End‐stage chronic liver disease is a major cause of mortality worldwide. Irrespective of the underlying cause, most chronic liver diseases are characterized by fibrosis, hepatocellular necrosis, inflammation, ductular reactions and proliferation of the liver progenitor cells. Vast differences exist between experimental models that mimic these processes, and their identification is fundamental for translational research. However, the underlying differences in the molecular mechanism driving liver injury in different models remains largely unknown due to our inability to visualize the initiation and progression of liver injury in vivo in mice. Recently we have introduced quantitative Liver Intravital Microscopy (qLIM) that enables real‐time assessment of bile transport and blood‐bile barrier (BBlB) integrity in the intact liver of live mice (Pradhan‐Sundd et al., Gastroenterology, 2018) to visualize injury progression in two widely used experimental models of chronic liver injury ‐the choline‐deficient ethionine‐supplemented (CDE) or 3, 5‐diethoxycarbonyl 1, 4‐dihydrocollidine (DDC) diet, respectively. qLIM analysis revealed that chronic liver injury involves physical breach of BBlB, mixing of blood with bile and loss of bile transport across hepatocytes in both CDE and DDC diet fed mice.

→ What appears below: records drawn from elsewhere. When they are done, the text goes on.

==> src/include/rpDrive_macros.svh <==
////////////////////
// RP06 drive register subsystem constants
// Geometry, register selects, function codes, status bits, timing
////////////////////
`ifndef RPDRIVE_MACROS_SVH
`define RPDRIVE_MACROS_SVH

// Geometry, last valid value of each address field
`define RP_LAST_SECTOR   6'd21
`define RP_LAST_TRACK    6'd18
`define RP_LAST_CYL      10'd814

// Register selects
`define RP_SEL_CS1       3'd0
`define RP_SEL_DA        3'd1
`define RP_SEL_DC        3'd2
`define RP_SEL_DS        3'd3
`define RP_SEL_ER1       3'd4
`define RP_SEL_AS        3'd5

// Function codes, command bits 5:1
`define RP_FN_SEEK       5'd2
`define RP_FN_DRVCLR     5'd4
`define RP_FN_OFFSET     5'd6
`define RP_FN_CENTER     5'd7
`define RP_FN_PRESET     5'd8
`define RP_FN_PAKACK     5'd9

// Status bit positions
`define RP_DS_ATA        15
`define RP_DS_ERR        14
`define RP_DS_PIP        13
`define RP_DS_MOL        12
`define RP_DS_WRL        11
`define RP_DS_LST        10
`define RP_DS_DPR        8
`define RP_DS_DRY        7
`define RP_DS_VV         6
`define RP_DS_OM         0

// Error register 1, invalid address
`define RP_ER1_IAE       10

// Command timing in clock cycles
`define RP_SEEK_CYCLES   20
`define RP_OFFSET_CYCLES 6

`endif

==> src/hw/rpPkg.sv <==
////////////////////
// RP06 drive types
// Register field vectors and the drive command state encoding
////////////////////
package rpPkg;

   ////////////////////
   // Register fields
   ////////////////////

   // Full register word as seen by the host
   typedef logic [15:0] rpWord_t;

   // Disk address fields
   typedef logic [5:0]  rpSector_t;
   typedef logic [5:0]  rpTrack_t;

   // Desired cylinder field
   typedef logic [9:0]  rpCyl_t;

   // Host register select
   typedef logic [2:0]  rpRegSel_t;

   // Command function code, CS1 bits 5:1
   typedef logic [4:0]  rpFunc_t;

   ////////////////////
   // Drive FSM
   ////////////////////

   // SEEKREQ waits for the positioner, SEEKDLY runs the seek delay
   typedef enum logic [3:0]
   {
      IDLE,
      CLEAR,
      PRESET,
      PAKACK,
      SEEKREQ,
      SEEKDLY,
      OFFSET,
      CENTER,
      ATA
   } rpState_t;

endpackage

Mechanistically we showed an association of disruption of the BBlB and loss of various tight junctional proteins with sustained inflammation and apoptotic cell death (Pradhan‐Sundd et al., Gastroenterology, 2018). Thus, we hypothesized that blocking Caspase ‐1 induced inflammatory response can inhibit the loss of BBlB and thus postpone the chronic liver injury initiation in these diet fed mice. Indeed, mice with deletion of caspase‐1 displayed reduced liver injury, ductular reaction, fibrosis, inflammation, and apoptosis after two weeks of CDE and DDC diet. Remarkably, qLIM analysis showed intact blood biliary barrier at day 4 and 6 of CDE and DDC fed mice suggestive of delay in injury initiation. Furthermore, we demonstrate that the recovery from CDE and DDC diet induced liver injury is significantly accelerated in caspase‐1 KO mouse. We also found upregulation several tight junctional claudins in the liver upon caspase ‐1 knockdown. Current investigation is underway to analyse the regulation of tight junctional claudins by Caspase‐1. These findings may lead insight to disease progression and possible treatment of diet induced chronic liver injury.